Carryover nitrogen in the soil will be likely; deep soil sample to about 2 feet.

Published on: Oct 4, 2012

Planning for next year may not be at the top of your priority list right now, but as harvest wraps up, soil sampling should be near the top of their list.

"This has been among the most challenging growing seasons in 50 years, with rainfall amounts far below average. Irrigation has moderated drought impacts for many Nebraska growers, but at a significant cost," says Richard Ferguson, University of Nebraska-Lincoln Extension soils specialist. "The combination of drought conditions, heavy irrigation, and widely varying yields means that soil testing is more important than ever this year."

Irrigated corn yields across Nebraska are predicted to be moderately lower, 3-8% below average, while dryland yields will be substantially reduced, from 32 to 67% below average. These estimates are based on weather data from 2012, and assume no yield-limiting factors other than temperature and solar radiation for irrigated production, Ferguson says.

Soil Testing Critical After A Drought Year
Soil Testing Critical After A Drought Year

Many areas of Nebraska had high temperatures during pollination, which may further reduce yield from modeled predictions. The big question is how drought will affect nutrient requirements for next year. The net effect of crop nutrient removal on soil nutrient availability will vary from field to field, and with locations within fields.

For very low-yielding, dryland corn fields, expect residual nitrate levels to be high. This will primarily be from unused fertilizer nitrogen. Soil mineralization of nitrogen will have been quite low in dryland fields due to low moisture. Limited crop nitrogen removal and little or no leaching means that unused nitrogen will remain in the soil.

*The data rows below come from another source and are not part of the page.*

This design comes from an exercise in tuning for small area, a short achievable clock period and few clock cycles on the open sky130 flow, not from production work.
Function was checked by simulation only, so behaviour that the tests miss may differ from the original.

==> garnet: inputs <==
Design sbse, start of the top module:
module sbse (
    input  wire        clk,
    input  wire        rst,
    input  wire        go,
    input  wire [19:0] start,
    input  wire [19:0] stop,
    output wire        ready,
    output wire        done,
    output reg         err,
    output reg  [19:0] count,
    output reg  [39:0] sum
);
Settings: LEC_CHECK=0, CAP_MARGIN=20, CORE_MARGIN=2, CORE_UTILIZATION=40, PLACE_DENSITY=0.6, SLEW_MARGIN=20; clock period 12.0 ns.
standard.sh (not shown) runs the stock make flow with config.mk's settings and CLKGATE_MAP_FILE= SYNTH_SCRIPT=/design/flow/synth_recipe.tcl, a recipe that flattens the netlist after the stock synthesis.
==> flow/flow/run.sh <==
#!/bin/bash
# The standard layout (standard.sh), with the input and output port
# buffers chosen as sky130_fd_sc_hd__buf_4 instead of the resizer's default.
# The full make output goes to standard.log; ORFS keeps its per-step logs
# under orfs/logs.
set -euo pipefail
export BUFFER_PORTS_ARGS="-buffer_cell sky130_fd_sc_hd__buf_4"
bash standard.sh > standard.log 2>&1
==> delta (differences from garnet) <==
--- a/flow/design.v
+++ b/flow/design.v
@@ -8,33 +8,33 @@
     output wire        done,
     output reg         err,
     output reg  [19:0] count,
     output reg  [39:0] sum
 );
     localparam STOP_MAX = 20'hFFFF9;     
     localparam NPRIME   = 8'd170;        
     localparam ND       = 15;       
-    localparam S_IDLE   = 0,
-               S_CHECK  = 1,
-               S_CHECK2 = 2,
-               S_SETUP  = 3,
-               S_RANGE  = 4,
-               S_RANGE2 = 5,
-               S_RANGE3 = 6,
-               S_SEG    = 7,
-               S_SIEVE  = 8,
-               S_READ   = 9,
-               S_FLUSH  = 10,
-               S_FIN0   = 11,
-               S_MUL    = 12,
-               S_LAST   = 13,
-               S_RANGE4 = 14,
-               S_LAST2  = 15;
-    reg [15:0] state;              
+    localparam S_IDLE   = 4'd0,
+               S_CHECK  = 4'd1,
+               S_CHECK2 = 4'd2,
+               S_SETUP  = 4'd3,
+               S_RANGE  = 4'd4,
+               S_RANGE2 = 4'd5,
+               S_RANGE3 = 4'd6,
+               S_SEG    = 4'd7,
+               S_SIEVE  = 4'd8,
+               S_READ   = 4'd9,
+               S_FLUSH  = 4'd10,
+               S_FIN0   = 4'd11,
+               S_MUL    = 4'd12,
+               S_LAST   = 4'd13,
+               S_RANGE4 = 4'd14,
+               S_LAST2  = 4'd15;
+    reg [3:0]  state;
     reg        done_q, ready_q;
     reg        l2;
     assign done  = done_q;
     assign ready = ready_q;
     reg [19:0] r_start, r_stop;    
     reg [1:0]  rs, re;             
     reg [9:0]  root;               
     reg [12:0] srem;
@@ -355,20 +355,20 @@
     reg [13:0] mlm;                
     reg [13:0] f2lm;
     reg         inA, inB, inA2, inB2;      
     wire [12:0] mA_x  = f2v ? f2A  : (mA  + {1'b0, mt2});
     wire [12:0] mB_x  = f2v ? f2B  : (mB  + {1'b0, mt2});
     wire [12:0] mA2_x = f2v ? f2A2 : (mA2 + {1'b0, mt2});
     wire [12:0] mB2_x = f2v ? f2B2 : (mB2 + {1'b0, mt2});
     wire        mlm_ok = !mlm[13];
-    wire        inA_x  = (!state[S_SEG]) && (f2v ? (f2A  < {4'd0, seg_len}) : (inA && mlm_ok && (mA  < mlm[12:0])));
-    wire        inB_x  = (!state[S_SEG]) && (f2v ? (f2B  < {4'd0, seg_len}) : (inB && mlm_ok && (mB  < mlm[12:0])));
-    wire        inA2_x = (!state[S_SEG]) && (f2v ? (f2A2 < {4'd0, seg_len}) : (inA && mlm_ok && (mA2 < mlm[12:0])));
-    wire        inB2_x = (!state[S_SEG]) && (f2v ? (f2B2 < {4'd0, seg_len}) : (inB && mlm_ok && (mB2 < mlm[12:0])));
+    wire        inA_x  = (state != S_SEG) && (f2v ? (f2A  < {4'd0, seg_len}) : (inA && mlm_ok && (mA  < mlm[12:0])));
+    wire        inB_x  = (state != S_SEG) && (f2v ? (f2B  < {4'd0, seg_len}) : (inB && mlm_ok && (mB  < mlm[12:0])));
+    wire        inA2_x = (state != S_SEG) && (f2v ? (f2A2 < {4'd0, seg_len}) : (inA && mlm_ok && (mA2 < mlm[12:0])));
+    wire        inB2_x = (state != S_SEG) && (f2v ? (f2B2 < {4'd0, seg_len}) : (inB && mlm_ok && (mB2 < mlm[12:0])));
     reg [15:0] rowA, colA, rowB, colB, rowA2, colA2, rowB2, colB2;
     always @(*) begin
         for (k = 0; k < 16; k = k + 1) begin
             rowA[k]  = inA  && (mA[7:4]  == k);
             colA[k]  = (mA[3:0]  == k);
             rowB[k]  = inB  && (mB[7:4]  == k);
             colB[k]  = (mB[3:0]  == k);
             rowA2[k] = inA2 && (mA2[7:4] == k);
@@ -453,17 +453,17 @@
             ph11_x = fR[4:0];
         else if (rd_on)
             ph11_x = ph11_n;
         if (dv[ND] && dpL == 10'd13)
             ph13_x = fR[4:0];
         else if (rd_on)
             ph13_x = ph13_n;
     end
-    wire set_all = (state[S_CHECK2]);
+    wire set_all = (state == S_CHECK2);
     reg [15:0] set_w;
     always @(*) begin
         for (k = 0; k < 16; k = k + 1)
             set_w[k] = set_all || (rd_on && ridx == k);
     end
     always @(posedge clk) begin
         for (s = 0; s < 256; s = s + 1)
             sb[s] <= (!set_w[s/16] & sb[s]) |
@@ -472,17 +472,17 @@
         if (dv[0]) begin
             gapr <= dp0_big && ({dp0, 3'b000} < {4'd0, seg_len});
             bx   <= {1'b0, dp0, 3'b000} + {2'b00, dp0, 2'b00};
             bt   <= {dp0, 2'b00};
         end else begin
             gapr <= gapr && (bx < {5'd0, seg_len});
             bx   <= bx + {2'b00, bt};
         end
-        if (state[S_SEG])
+        if (state == S_SEG)
             gapr <= 1'b0;
         dp0 <= rom_q;
         dr2 <= ds2 ? dd2[3:0] : dv2;
         dp1 <= dp0;
         dr3 <= ds3 ? dd3[4:0] : dv3;
         dp2 <= dp1;
         dr4 <= ds4 ? dd4[5:0] : dv4;
         dp3 <= dp2;
@@ -508,17 +508,17 @@
         dp13 <= dp12;
         dr15 <= dd15[11] ? dv15[9:0] : dd15[9:0];
         dp14 <= dp13;
         dr16 <= dd16[11] ? dv16[9:0] : dd16[9:0];
         dp15 <= dp14;
         da15 <= div3_10(dpA);
         da16 <= da15;
         db16 <= {da15, 2'b00} + {2'b00, da15} + 11'd1 + {9'd0, da15[0], 1'b0};
-        if (state[S_RANGE3])
+        if (state == S_RANGE3)
             cap <= 4'd0;
         else if (dv[ND])
             cap <= cap | {dpL == 10'd13, dpL == 10'd11, dpL == 10'd7, dpL == 10'd5};
         ph5  <= ph5_x;
         ph7  <= ph7_x;
         ph11 <= ph11_x;
         ph13 <= ph13_x;
         f1A    <= {3'd0, da16} - {1'b0, fR};
@@ -553,17 +553,17 @@
         r2ci  <= ci_w;
         r2par <= j0[0] ? q_ev : q_od;
         rc    <= r2c;
         rc3   <= {2'b00, r2c} + {1'b0, r2c, 1'b0};
         re_w  <= e_w;
     end
     always @(posedge clk) begin
         if (rst) begin
-            state   <= 16'd1 << S_IDLE;
+            state   <= S_IDLE;
             done_q  <= 1'b0;
             ready_q <= 1'b1;
             issuing <= 1'b0;
             dv      <= {(ND+1){1'b0}};
             f1v     <= 1'b0;
             f2v     <= 1'b0;
             rd_on   <= 1'b0;
             in_mul  <= 1'b0;
@@ -588,202 +588,202 @@
                 issuing <= 1'b0;
             if (rd_on && {1'b0, ridx} == rd_nw - 5'd1)
                 rd_on <= 1'b0;
             rv1 <= rd_on;
             rv2 <= rv1;
             rv3 <= rv2;
             rv4 <= rv3;
             rv5 <= rv4;
-            case (1'b1)
-            state[S_IDLE]: begin
+            case (state)
+            S_IDLE: begin
                 if (go) begin
-                    state   <= 16'd1 << S_CHECK;
+                    state   <= S_CHECK;
                     done_q  <= 1'b0;
                     ready_q <= 1'b0;
                 end
             end
-            state[S_CHECK]:  state <= 16'd1 << S_CHECK2;
-            state[S_CHECK2]: begin
+            S_CHECK:  state <= S_CHECK2;
+            S_CHECK2: begin
                 if (bad) begin
-                    state   <= 16'd1 << S_IDLE;
+                    state   <= S_IDLE;
                     done_q  <= 1'b1;
                     ready_q <= 1'b1;
                 end else
-                    state <= 16'd1 << S_SETUP;
+                    state <= S_SETUP;
             end
-            state[S_SETUP]:  if (step == 5'd9) state <= 16'd1 << S_RANGE;
-            state[S_RANGE]:  state <= 16'd1 << S_RANGE2;
-            state[S_RANGE2]: state <= 16'd1 << S_RANGE4;
-            state[S_RANGE4]: state <= 16'd1 << S_RANGE3;
-            state[S_RANGE3]: begin
+            S_SETUP:  if (step == 5'd9) state <= S_RANGE;
+            S_RANGE:  state <= S_RANGE2;
+            S_RANGE2: state <= S_RANGE4;
+            S_RANGE4: state <= S_RANGE3;
+            S_RANGE3: begin
                 if (rlen[19] || rlen == 20'd0) begin
-                    state   <= 16'd1 << S_IDLE;
+                    state   <= S_IDLE;
                     done_q  <= 1'b1;
                     ready_q <= 1'b1;
                 end else
-                    state <= 16'd1 << S_SEG;
+                    state <= S_SEG;
             end
-            state[S_SEG]: begin
+            S_SEG: begin
                 issuing <= 1'b1;
-                state   <= 16'd1 << S_SIEVE;
+                state   <= S_SIEVE;
             end
-            state[S_SIEVE]: begin
+            S_SIEVE: begin
                 if (pipe_empty) begin
                     rd_on <= 1'b1;
-                    state <= seg_last ? (16'd1 << S_READ) : (16'd1 << S_SEG);
+                    state <= seg_last ? S_READ : S_SEG;
                 end
             end
-            state[S_READ]:  if (!rd_on) state <= 16'd1 << S_FLUSH;
-            state[S_FLUSH]: if (!rv1 && !rv2 && !rv3 && !rv4 && !rv5) state <= 16'd1 << S_FIN0;
-            state[S_FIN0]: begin
+            S_READ:  if (!rd_on) state <= S_FLUSH;
+            S_FLUSH: if (!rv1 && !rv2 && !rv3 && !rv4 && !rv5) state <= S_FIN0;
+            S_FIN0: begin
                 in_mul <= 1'b1;
-                state  <= 16'd1 << S_MUL;
+                state  <= S_MUL;
             end
-            state[S_MUL]: begin
+            S_MUL: begin
                 if (step == 5'd17) begin
                     in_mul <= 1'b0;
-                    state  <= 16'd1 << S_LAST;
+                    state  <= S_LAST;
                 end
             end
-            state[S_LAST]: begin
+            S_LAST: begin
                 l2    <= 1'b0;
-                state <= 16'd1 << S_LAST2;
+                state <= S_LAST2;
             end
-            state[S_LAST2]: begin               
+            S_LAST2: begin               
                 l2 <= 1'b1;
                 if (l2) begin
-                    state   <= 16'd1 << S_IDLE;
+                    state   <= S_IDLE;
                     done_q  <= 1'b1;
                     ready_q <= 1'b1;
                 end
             end
-            default: state <= 16'd1 << S_IDLE;
+            default: state <= S_IDLE;
             endcase
         end
     end
     always @(posedge clk) begin
         if (iss_ok) begin
             pi   <= pi1;
             pi1  <= pi1 + 8'd1;
             pend <= (pi1 == NPRIME);
         end
         if (rd_on)
             ridx <= ridx + 4'd1;
-        lastf <= (state[S_MUL]) && (step == 5'd17);
-        if (!state[S_IDLE]) begin
+        lastf <= (state == S_MUL) && (step == 5'd17);
+        if (state != S_IDLE) begin
             count[5:0]   <= cnt_lo[5:0];
             ccy          <= cnt_lo[6];
             count[16:6]  <= count[16:6] + {10'd0, ccy};
         end
         if (rv4)
             k48 <= k48 + {12'd0, rc3, 4'd0};
         if (in_mul)
             rx <= mbit ? {r_stop, r_start} : 40'd0;
         else if (rv4)
             rx <= {{16{1'b0}}, 14'd0, re_w} - {17'd0, k48};
         else
             rx <= 40'd0;
-        if (!state[S_IDLE]) begin
+        if (state != S_IDLE) begin
             sum <= {sum_p2[13:1], sum_p1[13:1], sum_p0[13:0]};
             sc1 <= sum_p0[14];
             sc2 <= sum_p1[14];
         end
-        case (1'b1)
-        state[S_IDLE]: begin
+        case (state)
+        S_IDLE: begin
             if (go) begin
                 r_start <= start;
                 r_stop  <= stop;
             end
         end
-        state[S_CHECK]: begin
+        S_CHECK: begin
             rs   <= 2'd0;
             re   <= 2'd0;
             root <= 10'd0;
             srem <= 13'd0;
             step <= 5'd0;
             count <= 20'd0;
             ccy  <= 1'b0;
             k48  <= 23'd0;
             bad  <= (r_start == 20'd0) || (r_start > r_stop) || (r_stop > STOP_MAX);
             n23  <= ((r_start <= 20'd2 && r_stop >= 20'd2) ? 2'd1 : 2'd0)
                   + ((r_start <= 20'd3 && r_stop >= 20'd3) ? 2'd1 : 2'd0);
             s23  <= ((r_start <= 20'd2 && r_stop >= 20'd2) ? 3'd2 : 3'd0)
                   + ((r_start <= 20'd3 && r_stop >= 20'd3) ? 3'd3 : 3'd0);
         end
-        state[S_CHECK2]: begin
+        S_CHECK2: begin
             err <= bad;
             sum <= bad ? 40'd0 : {37'd0, s23};
             sc1 <= 1'b0;
             sc2 <= 1'b0;
             ccy <= 1'b0;
             count <= 20'd0;
         end
-        state[S_SETUP]: begin
+        S_SETUP: begin
             rs <= ds_s[1:0];
             re <= ds_e[1:0];
             if (!sq_d[12]) begin
                 srem <= sq_d;
                 root <= {root[8:0], 1'b1};
             end else begin
                 srem <= sq_r;
                 root <= {root[8:0], 1'b0};
             end
             r_start <= {r_start[17:0], ds_s[3:2]};
             r_stop  <= {r_stop[17:0], ds_e[3:2]};
             step    <= step + 5'd1;
         end
-        state[S_RANGE]: begin
+        S_RANGE: begin
             j0  <= (rs == 2'd2 && !r_start[0]) ? r_start[18:0] + 19'd1 : r_start[18:0];
             rlen <= {1'b0, ({1'b0, re} < 3'd1 + {2'b00, r_stop[0]}) ? r_stop[18:0] : r_stop[18:0] + 19'd1};
         end
-        state[S_RANGE2]: begin
+        S_RANGE2: begin
             if (j0 == 19'd0)
                 j0 <= 19'd1;
         end
-        state[S_RANGE4]: rlen <= rlen - {1'b0, j0};
-        state[S_RANGE3]: begin
+        S_RANGE4: rlen <= rlen - {1'b0, j0};
+        S_RANGE3: begin
             if (rlen[19] || rlen == 20'd0)
                 count <= {18'd0, n23};
             ccy <= 1'b0;
             pi   <= 8'd0;
             pi1  <= 8'd1;
             pend <= 1'b0;
             first_seg <= 1'b1;
             for (k = 0; k < 4; k = k + 1)
                 exm[k] <= (j0 <= 4 - k);
         end
-        state[S_SEG]: begin
+        S_SEG: begin
             seg_len  <= (rlen[19:8] != 12'd0) ? 9'd256 : rlen[8:0];
             seg_last <= (rlen[19:8] == 12'd0) || (rlen == 20'd256);
             nw       <= (rlen[19:8] != 12'd0) ? 5'd16 : ({1'b0, rlen[7:4]} + {4'd0, |rlen[3:0]});
         end
-        state[S_SIEVE]: begin
+        S_SIEVE: begin
             if (pipe_empty) begin
                 pat_en    <= first_seg;
                 first_seg <= 1'b0;
                 ridx   <= 4'd0;
                 rd_len <= seg_len;
                 rd_nw  <= nw;
                 if (!seg_last) begin
                     j0    <= j0 + 19'd256;
                     rlen  <= rlen - 20'd256;
                     pi    <= 8'd4;       
                     pi1   <= 8'd5;
                     pend  <= 1'b0;
                 end
             end
         end
-        state[S_FLUSH]: {r_stop, r_start} <= {21'd0, last_w};
-        state[S_FIN0]: begin
+        S_FLUSH: {r_stop, r_start} <= {21'd0, last_w};
+        S_FIN0: begin
             {r_stop, r_start} <= {19'd0, {2'b00, r_start[18:0]} + {1'b0, r_start[18:0], 1'b0}};
             step <= 5'd1;
             mbit <= count[0];
         end
-        state[S_MUL]: begin
+        S_MUL: begin
             {r_stop, r_start} <= {r_stop[18:0], r_start, 1'b0};
             step <= step + 5'd1;
             mbit <= count[step];
         end
         default: ;
         endcase
     end
 endmodule
==> impl_metrics.env <==
export IMPL_end_kind="flip-flop"
export IMPL_p_clk_mw=4.29
export IMPL_status="timing/DRC/antenna clean"
export IMPL_synth_mux_area_share_pct=5.45
export IMPL_holdCritStartpoint="f1B[0]$_DFF_P_"
export IMPL_critical_path_depth=13
export IMPL_multi_input_area_um2=39100
export IMPL_multi_input_area_share_pct=51.2
That was garnet.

Soil Testing Critical After A Drought Year
Soil Testing Critical After A Drought Year

"Unless we have an unusually wet winter and spring, this nitrate-N will be mostly available for crop use next year," he says.

The only way to accurately account for residual nitrate-N is through deep sampling, to a depth of at least 2 feet, according to Ferguson. This may be difficult until soil moisture is restored.

"Unusually high residual nitrate levels following soybean harvest are not likely since soybean typically depletes soil nitrate-N to reduce energy needed for biological N fixation," Ferguson says.

For irrigated fields, total irrigation amounts for 2012 were double or more compared to 2011 applications, with many more irrigation events for sprinkler-irrigated fields. Generally nitrate leaching with irrigation is not a concern with sprinkler-irrigated fields, due to irrigation amounts being one inch or less per event. Such frequent irrigation, combined with warm soil temperatures all summer, may have led to above-average mineralization of nitrogen from organic matter, Ferguson says. Consequently, residual nitrate-N levels for sprinkler-irrigated fields may still be higher than normal, even if yields are not that much lower.

Furrow-irrigated fields generally will have larger amounts of water applied per irrigation event, which can result in nitrate leaching below the root zone, depending on how irrigation was managed.

"Expect residual nitrate-N levels to be quite low for furrow-irrigated fields. However, variability in residual nitrate can be very high with furrow irrigation," Ferguson points out. "It will be critical to sample residual nitrate from the upper, middle and lower third of the field relative to the location of irrigation pipe, since more leaching will occur in the upper third of the field.